`config.mk`:
```
export PLATFORM = sky130hd
export DESIGN_NAME = sincos2saw_flat
export DESIGN_NICKNAME = d
export VERILOG_FILES = /design/src/rtl/sincos2saw_if.sv /design/src/rtl/sincos2saw.sv /design/src/flat_wrapper.sv
export SDC_FILE = /design/constraint.sdc
export NUM_CORES = 1
export LEC_CHECK = 0
export ABC_CLOCK_PERIOD_IN_PS = 6800
export CAP_MARGIN = 20
export CORE_UTILIZATION = 61
export DETAILED_ROUTE_END_ITERATION = 8
export PLACE_DENSITY = 0.78
export RECOVER_POWER = 50
export SLEW_MARGIN = 20
export SYNTH_ARGS = -nofsm -noshare
export SYNTH_HDL_FRONTEND = slang
export SYNTH_SLANG_ARGS = --single-unit
```
`constraint.sdc`:
```
create_clock -name clk -period 6.8 [get_ports clk]
set_clock_uncertainty 0.15 [all_clocks]
set_input_delay 1.36 -clock clk [delete_from_list [all_inputs] [get_ports clk]]
set_output_delay 1.36 -clock clk [all_outputs]
set_load 0.005 [all_outputs]
```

WORK REQUEST
Reproduce all of the listing, exactly as given.

EXERCISE ANSWER
`config.mk`:
```
export PLATFORM = sky130hd
export DESIGN_NAME = sincos2saw_flat
export DESIGN_NICKNAME = d
export VERILOG_FILES = /design/src/rtl/sincos2saw_if.sv /design/src/rtl/sincos2saw.sv /design/src/flat_wrapper.sv
export SDC_FILE = /design/constraint.sdc
export NUM_CORES = 1
export LEC_CHECK = 0
export ABC_CLOCK_PERIOD_IN_PS = 6800
export CAP_MARGIN = 20
export CORE_UTILIZATION = 61
export DETAILED_ROUTE_END_ITERATION = 8
export PLACE_DENSITY = 0.78
export RECOVER_POWER = 50
export SLEW_MARGIN = 20
export SYNTH_ARGS = -nofsm -noshare
export SYNTH_HDL_FRONTEND = slang
export SYNTH_SLANG_ARGS = --single-unit
```
`constraint.sdc`:
```
create_clock -name clk -period 6.8 [get_ports clk]
set_clock_uncertainty 0.15 [all_clocks]
set_input_delay 1.36 -clock clk [delete_from_list [all_inputs] [get_ports clk]]
set_output_delay 1.36 -clock clk [all_outputs]
set_load 0.005 [all_outputs]
```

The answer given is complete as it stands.